*GIVEN DATA*:
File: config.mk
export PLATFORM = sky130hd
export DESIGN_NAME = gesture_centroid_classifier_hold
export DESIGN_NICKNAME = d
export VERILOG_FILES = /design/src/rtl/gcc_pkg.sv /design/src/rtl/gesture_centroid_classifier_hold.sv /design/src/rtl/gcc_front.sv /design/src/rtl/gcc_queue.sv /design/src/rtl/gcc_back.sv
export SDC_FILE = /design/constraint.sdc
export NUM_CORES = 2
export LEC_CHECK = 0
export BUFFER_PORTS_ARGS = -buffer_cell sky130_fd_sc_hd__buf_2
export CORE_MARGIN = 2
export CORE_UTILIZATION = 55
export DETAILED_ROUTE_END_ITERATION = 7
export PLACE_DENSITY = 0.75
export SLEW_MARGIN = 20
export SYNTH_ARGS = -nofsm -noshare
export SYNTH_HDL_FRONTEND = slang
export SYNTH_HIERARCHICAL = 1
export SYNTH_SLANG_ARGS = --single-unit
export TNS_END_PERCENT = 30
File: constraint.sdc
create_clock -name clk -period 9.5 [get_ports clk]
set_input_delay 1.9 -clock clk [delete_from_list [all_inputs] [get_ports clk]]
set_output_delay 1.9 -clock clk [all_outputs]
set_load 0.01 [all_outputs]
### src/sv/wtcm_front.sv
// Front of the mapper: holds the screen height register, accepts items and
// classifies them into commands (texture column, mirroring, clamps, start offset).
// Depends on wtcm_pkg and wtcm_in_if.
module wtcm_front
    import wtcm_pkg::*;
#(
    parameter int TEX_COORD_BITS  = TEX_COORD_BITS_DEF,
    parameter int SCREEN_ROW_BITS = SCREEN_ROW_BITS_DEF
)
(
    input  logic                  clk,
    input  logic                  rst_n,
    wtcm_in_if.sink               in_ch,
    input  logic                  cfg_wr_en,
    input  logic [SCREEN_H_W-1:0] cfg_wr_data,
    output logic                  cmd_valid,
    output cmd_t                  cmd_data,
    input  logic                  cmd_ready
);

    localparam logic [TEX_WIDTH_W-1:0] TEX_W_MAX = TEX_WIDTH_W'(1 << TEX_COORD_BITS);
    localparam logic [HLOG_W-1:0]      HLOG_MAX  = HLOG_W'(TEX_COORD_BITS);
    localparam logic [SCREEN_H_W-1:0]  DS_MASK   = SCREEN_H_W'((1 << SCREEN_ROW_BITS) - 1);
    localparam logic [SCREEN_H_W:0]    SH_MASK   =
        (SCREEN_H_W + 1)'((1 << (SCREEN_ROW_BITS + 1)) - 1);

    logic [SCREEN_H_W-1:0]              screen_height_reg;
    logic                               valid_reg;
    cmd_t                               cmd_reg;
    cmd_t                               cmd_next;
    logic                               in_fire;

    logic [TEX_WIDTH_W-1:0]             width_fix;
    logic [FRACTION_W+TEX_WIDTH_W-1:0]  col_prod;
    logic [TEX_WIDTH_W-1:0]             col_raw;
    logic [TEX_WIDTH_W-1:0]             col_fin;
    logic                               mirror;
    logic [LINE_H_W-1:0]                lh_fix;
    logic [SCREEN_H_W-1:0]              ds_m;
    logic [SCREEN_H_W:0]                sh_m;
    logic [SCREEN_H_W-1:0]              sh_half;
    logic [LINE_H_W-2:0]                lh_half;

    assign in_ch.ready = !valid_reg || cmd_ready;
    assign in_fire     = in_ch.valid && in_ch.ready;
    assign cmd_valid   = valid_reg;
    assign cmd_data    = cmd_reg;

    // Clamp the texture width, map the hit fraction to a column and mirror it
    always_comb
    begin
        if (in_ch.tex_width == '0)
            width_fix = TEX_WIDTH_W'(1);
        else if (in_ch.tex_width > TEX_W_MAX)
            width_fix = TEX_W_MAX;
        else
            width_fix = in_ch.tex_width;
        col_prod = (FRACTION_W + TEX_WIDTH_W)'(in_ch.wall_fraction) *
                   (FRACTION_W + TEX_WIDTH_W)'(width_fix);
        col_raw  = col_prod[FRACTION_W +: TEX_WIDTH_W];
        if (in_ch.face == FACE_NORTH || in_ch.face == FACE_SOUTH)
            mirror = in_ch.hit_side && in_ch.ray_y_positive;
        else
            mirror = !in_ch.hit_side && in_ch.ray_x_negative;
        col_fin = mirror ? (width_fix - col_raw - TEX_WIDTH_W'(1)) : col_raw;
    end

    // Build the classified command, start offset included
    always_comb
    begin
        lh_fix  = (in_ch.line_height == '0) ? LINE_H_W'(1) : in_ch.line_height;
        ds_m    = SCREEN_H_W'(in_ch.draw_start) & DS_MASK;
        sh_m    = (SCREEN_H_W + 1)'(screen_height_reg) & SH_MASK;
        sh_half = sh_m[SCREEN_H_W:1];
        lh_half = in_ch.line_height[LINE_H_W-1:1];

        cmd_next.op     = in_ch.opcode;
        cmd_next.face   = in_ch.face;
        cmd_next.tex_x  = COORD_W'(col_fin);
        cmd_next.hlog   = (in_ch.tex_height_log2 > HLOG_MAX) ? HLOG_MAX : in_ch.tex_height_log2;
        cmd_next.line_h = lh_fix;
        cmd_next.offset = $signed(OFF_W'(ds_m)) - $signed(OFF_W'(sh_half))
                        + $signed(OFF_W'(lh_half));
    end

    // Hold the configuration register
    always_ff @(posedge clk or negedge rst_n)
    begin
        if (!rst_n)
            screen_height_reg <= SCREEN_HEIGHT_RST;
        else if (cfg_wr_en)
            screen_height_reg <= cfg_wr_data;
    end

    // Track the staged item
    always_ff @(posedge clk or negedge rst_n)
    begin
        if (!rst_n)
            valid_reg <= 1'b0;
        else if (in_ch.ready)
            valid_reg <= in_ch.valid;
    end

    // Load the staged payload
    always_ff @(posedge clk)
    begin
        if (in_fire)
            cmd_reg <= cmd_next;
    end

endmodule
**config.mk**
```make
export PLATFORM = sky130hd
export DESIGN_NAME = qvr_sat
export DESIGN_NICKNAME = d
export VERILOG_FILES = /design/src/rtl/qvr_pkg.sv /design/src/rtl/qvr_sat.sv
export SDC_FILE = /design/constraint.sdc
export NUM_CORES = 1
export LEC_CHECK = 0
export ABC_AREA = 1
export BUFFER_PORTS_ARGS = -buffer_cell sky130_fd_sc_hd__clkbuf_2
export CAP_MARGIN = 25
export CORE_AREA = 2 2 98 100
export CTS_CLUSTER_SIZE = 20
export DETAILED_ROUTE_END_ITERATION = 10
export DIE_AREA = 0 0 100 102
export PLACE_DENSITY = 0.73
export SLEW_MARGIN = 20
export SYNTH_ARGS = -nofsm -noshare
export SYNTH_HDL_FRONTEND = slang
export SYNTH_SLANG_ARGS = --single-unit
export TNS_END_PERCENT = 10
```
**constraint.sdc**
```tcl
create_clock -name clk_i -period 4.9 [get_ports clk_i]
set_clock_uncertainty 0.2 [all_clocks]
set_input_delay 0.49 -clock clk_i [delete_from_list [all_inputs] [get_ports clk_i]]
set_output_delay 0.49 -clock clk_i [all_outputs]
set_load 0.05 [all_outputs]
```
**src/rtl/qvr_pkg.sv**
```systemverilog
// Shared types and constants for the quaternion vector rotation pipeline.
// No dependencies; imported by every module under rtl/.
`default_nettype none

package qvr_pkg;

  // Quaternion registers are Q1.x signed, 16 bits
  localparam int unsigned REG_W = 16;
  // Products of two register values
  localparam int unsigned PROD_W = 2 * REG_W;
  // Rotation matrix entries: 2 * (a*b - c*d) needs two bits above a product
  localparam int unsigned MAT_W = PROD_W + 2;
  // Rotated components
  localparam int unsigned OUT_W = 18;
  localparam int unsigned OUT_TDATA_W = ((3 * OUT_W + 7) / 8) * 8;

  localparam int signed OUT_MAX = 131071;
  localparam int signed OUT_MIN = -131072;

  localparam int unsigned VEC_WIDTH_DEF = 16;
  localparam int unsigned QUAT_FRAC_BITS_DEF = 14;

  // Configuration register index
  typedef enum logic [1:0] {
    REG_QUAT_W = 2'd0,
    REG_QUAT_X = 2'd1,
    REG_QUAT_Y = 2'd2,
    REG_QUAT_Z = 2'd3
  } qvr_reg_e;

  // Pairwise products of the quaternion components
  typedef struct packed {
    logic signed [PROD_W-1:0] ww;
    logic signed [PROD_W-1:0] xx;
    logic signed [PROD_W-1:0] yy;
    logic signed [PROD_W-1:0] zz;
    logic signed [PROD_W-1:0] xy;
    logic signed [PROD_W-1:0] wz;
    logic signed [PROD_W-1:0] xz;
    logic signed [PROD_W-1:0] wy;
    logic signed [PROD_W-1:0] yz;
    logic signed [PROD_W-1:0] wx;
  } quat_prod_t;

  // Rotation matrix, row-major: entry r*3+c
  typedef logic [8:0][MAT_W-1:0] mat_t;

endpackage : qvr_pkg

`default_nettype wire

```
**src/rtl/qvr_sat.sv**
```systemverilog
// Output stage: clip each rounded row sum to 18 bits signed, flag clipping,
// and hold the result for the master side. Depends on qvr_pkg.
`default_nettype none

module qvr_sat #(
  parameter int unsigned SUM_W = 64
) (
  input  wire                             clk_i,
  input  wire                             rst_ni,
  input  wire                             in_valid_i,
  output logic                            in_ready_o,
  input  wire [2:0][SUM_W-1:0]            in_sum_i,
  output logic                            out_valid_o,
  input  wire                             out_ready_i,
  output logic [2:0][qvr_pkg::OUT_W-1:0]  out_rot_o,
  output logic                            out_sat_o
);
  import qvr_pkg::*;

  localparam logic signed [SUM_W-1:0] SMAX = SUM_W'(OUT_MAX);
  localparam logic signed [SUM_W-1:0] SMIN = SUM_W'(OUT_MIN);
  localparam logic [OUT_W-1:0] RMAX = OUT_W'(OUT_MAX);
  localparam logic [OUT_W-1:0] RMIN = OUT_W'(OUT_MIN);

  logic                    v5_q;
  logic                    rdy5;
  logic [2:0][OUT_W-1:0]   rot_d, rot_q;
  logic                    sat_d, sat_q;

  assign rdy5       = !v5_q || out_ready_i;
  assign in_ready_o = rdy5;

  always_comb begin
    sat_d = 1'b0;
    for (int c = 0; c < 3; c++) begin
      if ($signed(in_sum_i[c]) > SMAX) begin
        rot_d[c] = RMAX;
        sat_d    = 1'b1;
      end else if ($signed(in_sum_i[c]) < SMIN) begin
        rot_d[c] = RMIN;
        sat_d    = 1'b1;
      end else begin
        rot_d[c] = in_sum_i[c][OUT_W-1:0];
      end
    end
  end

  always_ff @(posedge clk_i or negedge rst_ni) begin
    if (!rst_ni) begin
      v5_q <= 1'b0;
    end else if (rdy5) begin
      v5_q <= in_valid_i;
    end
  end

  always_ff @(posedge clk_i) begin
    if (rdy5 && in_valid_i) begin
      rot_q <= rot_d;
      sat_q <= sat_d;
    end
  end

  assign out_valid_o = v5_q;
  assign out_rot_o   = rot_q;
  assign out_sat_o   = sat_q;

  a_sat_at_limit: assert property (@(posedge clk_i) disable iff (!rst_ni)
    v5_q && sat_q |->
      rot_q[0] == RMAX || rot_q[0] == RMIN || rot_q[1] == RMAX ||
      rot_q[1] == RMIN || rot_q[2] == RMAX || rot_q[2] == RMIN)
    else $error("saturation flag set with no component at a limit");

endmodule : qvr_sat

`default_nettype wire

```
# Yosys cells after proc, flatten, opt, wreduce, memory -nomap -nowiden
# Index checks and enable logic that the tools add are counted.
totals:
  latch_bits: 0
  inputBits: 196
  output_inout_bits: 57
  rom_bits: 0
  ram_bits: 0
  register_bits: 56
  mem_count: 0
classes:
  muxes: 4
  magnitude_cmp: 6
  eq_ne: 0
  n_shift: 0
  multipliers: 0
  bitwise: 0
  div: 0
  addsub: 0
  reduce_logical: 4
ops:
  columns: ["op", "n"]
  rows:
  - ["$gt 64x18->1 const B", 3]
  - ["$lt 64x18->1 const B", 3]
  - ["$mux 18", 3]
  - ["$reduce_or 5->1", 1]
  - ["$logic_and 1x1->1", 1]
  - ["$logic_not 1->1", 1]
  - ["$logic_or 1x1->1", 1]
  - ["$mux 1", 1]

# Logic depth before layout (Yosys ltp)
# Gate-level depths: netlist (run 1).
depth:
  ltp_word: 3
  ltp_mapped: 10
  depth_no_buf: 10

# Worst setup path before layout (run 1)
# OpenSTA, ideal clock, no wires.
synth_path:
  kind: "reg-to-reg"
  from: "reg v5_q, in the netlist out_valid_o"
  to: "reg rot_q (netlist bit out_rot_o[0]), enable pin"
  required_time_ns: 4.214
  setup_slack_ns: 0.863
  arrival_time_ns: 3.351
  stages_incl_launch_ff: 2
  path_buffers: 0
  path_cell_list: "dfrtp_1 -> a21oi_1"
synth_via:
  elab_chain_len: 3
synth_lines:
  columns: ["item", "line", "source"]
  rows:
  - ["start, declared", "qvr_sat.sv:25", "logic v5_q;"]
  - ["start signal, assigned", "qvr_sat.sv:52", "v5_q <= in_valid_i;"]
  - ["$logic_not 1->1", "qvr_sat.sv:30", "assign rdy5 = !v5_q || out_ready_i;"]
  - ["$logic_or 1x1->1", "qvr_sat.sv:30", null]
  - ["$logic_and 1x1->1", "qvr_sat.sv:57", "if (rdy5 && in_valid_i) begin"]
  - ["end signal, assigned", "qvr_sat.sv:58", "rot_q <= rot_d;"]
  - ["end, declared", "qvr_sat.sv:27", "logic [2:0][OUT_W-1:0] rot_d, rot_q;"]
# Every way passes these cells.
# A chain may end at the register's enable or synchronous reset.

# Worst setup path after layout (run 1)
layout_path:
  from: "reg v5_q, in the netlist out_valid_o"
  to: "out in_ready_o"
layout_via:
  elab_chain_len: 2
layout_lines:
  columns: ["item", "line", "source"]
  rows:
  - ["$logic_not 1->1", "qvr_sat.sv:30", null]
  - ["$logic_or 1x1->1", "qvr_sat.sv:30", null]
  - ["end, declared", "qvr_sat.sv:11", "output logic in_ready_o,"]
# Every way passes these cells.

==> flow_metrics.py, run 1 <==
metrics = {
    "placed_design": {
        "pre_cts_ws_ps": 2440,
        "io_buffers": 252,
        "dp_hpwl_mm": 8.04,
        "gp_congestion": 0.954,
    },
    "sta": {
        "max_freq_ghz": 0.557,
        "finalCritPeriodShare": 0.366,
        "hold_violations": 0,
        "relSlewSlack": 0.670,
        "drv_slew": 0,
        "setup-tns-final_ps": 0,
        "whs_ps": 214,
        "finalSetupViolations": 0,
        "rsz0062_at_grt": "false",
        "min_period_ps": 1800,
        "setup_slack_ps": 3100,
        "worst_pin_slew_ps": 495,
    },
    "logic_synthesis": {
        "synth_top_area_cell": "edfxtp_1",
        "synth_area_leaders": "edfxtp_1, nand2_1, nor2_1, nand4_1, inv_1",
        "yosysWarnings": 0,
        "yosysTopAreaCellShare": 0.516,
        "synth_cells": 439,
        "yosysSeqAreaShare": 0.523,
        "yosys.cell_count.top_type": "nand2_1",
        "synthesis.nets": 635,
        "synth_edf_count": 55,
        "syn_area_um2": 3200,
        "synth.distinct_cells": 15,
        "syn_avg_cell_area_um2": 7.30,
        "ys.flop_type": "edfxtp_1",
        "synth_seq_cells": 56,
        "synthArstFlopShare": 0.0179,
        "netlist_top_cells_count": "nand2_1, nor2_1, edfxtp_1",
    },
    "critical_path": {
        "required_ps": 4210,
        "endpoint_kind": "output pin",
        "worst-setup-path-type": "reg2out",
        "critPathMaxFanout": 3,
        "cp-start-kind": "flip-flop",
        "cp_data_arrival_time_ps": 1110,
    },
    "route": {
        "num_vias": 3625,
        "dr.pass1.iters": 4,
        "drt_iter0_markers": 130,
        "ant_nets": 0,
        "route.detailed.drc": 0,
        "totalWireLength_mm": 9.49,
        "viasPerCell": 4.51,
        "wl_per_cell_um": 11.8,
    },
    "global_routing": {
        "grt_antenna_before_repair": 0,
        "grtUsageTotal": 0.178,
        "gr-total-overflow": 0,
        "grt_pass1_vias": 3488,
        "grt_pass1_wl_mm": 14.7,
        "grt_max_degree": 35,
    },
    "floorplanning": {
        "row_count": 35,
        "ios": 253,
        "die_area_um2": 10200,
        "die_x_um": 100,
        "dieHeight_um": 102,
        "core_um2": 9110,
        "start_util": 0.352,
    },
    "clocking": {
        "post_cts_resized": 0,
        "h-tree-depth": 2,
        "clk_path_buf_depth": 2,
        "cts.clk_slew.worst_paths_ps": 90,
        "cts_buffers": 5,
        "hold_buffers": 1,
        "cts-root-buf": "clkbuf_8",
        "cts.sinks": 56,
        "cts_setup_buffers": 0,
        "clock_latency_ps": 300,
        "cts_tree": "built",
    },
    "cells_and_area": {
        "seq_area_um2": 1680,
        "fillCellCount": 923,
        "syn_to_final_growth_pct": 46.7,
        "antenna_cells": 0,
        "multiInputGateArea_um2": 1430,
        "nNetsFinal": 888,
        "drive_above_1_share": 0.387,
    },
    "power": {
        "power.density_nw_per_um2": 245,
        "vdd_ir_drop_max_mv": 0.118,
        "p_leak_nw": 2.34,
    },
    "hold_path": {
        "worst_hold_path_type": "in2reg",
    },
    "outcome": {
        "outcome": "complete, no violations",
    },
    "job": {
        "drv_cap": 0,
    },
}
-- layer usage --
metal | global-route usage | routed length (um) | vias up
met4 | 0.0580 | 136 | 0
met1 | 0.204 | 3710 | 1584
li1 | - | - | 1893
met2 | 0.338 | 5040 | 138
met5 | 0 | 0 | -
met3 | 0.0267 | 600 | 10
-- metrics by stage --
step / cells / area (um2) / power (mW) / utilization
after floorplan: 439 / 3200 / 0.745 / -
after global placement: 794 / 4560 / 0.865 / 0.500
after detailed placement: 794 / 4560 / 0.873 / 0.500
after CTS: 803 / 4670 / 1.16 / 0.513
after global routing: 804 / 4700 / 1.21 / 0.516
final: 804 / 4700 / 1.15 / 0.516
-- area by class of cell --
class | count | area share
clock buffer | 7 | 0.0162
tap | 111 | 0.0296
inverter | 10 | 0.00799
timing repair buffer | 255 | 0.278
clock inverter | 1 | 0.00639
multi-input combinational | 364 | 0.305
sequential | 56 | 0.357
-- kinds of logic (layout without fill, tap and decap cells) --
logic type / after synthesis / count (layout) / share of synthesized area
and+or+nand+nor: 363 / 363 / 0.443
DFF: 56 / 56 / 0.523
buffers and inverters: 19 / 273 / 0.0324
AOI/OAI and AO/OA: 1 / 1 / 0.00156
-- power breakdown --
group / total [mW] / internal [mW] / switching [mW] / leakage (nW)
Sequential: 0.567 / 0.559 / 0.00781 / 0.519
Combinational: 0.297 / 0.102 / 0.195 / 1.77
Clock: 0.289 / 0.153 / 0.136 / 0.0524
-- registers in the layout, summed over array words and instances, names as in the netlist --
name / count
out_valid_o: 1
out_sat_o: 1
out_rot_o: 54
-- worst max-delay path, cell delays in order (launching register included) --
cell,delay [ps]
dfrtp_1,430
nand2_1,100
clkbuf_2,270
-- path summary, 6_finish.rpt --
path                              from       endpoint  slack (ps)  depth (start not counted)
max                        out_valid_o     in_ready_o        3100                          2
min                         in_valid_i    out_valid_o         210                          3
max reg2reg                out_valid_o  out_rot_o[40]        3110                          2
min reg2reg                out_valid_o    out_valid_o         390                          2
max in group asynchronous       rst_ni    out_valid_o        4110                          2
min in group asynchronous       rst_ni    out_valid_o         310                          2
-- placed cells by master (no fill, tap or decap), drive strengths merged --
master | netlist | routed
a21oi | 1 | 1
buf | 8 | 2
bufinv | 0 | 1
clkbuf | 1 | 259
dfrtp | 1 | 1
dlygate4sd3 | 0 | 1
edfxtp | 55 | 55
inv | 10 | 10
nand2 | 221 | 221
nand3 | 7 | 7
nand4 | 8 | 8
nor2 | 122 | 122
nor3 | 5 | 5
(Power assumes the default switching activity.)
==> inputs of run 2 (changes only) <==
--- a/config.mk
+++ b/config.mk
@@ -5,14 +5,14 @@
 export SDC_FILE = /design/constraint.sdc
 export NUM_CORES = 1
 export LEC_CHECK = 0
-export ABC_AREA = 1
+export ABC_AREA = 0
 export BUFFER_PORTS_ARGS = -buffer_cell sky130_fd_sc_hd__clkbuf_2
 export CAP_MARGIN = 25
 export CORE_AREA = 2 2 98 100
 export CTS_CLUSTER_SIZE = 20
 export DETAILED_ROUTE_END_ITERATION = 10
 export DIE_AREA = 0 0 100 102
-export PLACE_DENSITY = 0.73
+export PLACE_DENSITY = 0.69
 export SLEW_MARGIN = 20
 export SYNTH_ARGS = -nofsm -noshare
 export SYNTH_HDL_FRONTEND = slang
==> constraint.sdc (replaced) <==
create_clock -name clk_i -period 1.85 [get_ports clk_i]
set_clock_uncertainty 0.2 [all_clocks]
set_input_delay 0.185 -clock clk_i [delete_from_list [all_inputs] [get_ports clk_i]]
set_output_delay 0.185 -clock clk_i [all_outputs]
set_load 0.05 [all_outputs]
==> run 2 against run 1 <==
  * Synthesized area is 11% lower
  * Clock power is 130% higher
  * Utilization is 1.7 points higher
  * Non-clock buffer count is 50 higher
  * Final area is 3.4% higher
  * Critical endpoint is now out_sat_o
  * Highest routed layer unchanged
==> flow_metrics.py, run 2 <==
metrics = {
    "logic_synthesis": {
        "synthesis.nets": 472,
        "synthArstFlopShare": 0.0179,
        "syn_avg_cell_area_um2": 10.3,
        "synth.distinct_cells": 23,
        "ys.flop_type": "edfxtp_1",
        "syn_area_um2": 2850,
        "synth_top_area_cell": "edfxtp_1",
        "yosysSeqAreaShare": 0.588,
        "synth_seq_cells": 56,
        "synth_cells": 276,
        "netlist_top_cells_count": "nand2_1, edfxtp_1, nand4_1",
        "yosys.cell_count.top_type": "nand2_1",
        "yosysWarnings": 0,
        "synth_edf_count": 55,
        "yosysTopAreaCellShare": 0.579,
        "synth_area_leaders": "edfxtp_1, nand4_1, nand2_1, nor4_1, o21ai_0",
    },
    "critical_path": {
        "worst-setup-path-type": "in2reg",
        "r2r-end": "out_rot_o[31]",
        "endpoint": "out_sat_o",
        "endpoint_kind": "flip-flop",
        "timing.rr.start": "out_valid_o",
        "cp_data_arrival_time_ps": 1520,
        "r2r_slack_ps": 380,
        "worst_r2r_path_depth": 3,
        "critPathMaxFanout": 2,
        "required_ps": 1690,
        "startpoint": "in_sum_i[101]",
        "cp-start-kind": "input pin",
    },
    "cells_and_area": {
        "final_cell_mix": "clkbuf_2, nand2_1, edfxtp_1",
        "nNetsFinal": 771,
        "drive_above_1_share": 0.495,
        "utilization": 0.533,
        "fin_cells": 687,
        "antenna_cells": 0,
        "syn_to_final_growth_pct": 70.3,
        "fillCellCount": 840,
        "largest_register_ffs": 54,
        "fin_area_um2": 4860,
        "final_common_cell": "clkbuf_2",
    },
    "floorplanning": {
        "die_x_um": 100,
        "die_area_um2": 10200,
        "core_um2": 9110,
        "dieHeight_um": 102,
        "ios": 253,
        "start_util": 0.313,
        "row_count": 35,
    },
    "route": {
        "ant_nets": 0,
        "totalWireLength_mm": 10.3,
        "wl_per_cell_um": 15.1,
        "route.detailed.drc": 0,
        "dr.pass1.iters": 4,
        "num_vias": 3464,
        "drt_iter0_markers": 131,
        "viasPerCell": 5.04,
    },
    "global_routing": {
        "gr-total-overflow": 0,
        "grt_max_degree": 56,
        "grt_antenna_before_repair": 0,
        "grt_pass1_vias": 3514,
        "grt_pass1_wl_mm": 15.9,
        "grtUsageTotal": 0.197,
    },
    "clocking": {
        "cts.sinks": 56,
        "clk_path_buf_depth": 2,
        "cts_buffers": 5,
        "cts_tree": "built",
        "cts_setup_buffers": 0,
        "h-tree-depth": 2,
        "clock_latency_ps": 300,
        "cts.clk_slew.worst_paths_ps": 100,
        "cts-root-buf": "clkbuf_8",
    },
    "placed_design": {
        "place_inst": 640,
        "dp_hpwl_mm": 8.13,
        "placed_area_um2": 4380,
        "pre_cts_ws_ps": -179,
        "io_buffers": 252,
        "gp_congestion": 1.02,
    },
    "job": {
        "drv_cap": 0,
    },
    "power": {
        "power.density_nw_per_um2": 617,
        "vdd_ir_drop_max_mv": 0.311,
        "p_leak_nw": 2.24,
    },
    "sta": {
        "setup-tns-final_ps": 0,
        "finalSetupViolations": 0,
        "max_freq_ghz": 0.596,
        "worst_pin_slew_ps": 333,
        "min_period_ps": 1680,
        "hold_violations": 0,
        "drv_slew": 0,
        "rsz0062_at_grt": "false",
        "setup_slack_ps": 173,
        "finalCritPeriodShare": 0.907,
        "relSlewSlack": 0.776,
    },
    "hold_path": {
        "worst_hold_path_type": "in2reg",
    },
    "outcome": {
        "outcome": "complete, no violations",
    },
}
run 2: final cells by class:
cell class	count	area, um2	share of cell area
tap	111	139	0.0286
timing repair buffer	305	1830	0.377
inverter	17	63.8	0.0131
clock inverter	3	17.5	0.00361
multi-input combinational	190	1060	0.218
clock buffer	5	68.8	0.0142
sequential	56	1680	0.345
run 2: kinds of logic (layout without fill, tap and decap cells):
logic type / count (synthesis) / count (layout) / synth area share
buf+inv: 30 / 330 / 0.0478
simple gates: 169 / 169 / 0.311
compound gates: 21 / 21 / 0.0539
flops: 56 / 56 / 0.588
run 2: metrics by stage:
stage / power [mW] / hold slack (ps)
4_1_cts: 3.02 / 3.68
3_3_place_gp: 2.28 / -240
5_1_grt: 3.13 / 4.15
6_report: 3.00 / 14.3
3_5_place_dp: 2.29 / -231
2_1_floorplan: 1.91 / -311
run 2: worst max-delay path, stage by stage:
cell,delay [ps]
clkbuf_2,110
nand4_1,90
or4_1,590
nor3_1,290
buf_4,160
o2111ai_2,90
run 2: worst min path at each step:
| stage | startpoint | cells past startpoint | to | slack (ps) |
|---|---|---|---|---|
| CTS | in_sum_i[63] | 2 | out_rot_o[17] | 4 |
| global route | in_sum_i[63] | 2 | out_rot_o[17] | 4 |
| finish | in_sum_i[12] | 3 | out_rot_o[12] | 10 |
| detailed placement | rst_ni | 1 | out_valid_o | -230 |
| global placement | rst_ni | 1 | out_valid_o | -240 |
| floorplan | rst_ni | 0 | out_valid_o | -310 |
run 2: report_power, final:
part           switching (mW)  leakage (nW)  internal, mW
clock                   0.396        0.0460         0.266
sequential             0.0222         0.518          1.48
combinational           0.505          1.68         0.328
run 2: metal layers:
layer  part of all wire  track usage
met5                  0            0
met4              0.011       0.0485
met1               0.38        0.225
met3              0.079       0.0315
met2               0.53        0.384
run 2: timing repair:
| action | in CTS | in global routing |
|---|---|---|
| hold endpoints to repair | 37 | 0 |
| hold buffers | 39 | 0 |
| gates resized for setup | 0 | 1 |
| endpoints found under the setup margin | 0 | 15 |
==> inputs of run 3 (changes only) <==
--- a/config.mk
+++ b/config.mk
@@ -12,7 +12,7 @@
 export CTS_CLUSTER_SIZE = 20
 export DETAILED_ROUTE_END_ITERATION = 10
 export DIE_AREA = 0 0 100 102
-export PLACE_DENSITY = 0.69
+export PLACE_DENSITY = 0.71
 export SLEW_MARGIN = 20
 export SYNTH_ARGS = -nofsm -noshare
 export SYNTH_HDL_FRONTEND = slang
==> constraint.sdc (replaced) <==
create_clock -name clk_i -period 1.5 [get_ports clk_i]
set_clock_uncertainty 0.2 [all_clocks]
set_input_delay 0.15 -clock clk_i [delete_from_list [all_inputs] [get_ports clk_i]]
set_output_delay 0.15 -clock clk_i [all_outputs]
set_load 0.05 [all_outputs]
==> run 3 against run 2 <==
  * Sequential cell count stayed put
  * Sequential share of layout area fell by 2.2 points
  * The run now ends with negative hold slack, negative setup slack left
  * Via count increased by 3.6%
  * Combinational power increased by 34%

*PROMPT*:
Please give the number of lines above that contain the string "RMIN", and nothing more.

*FINISHED EXERCISE*:
4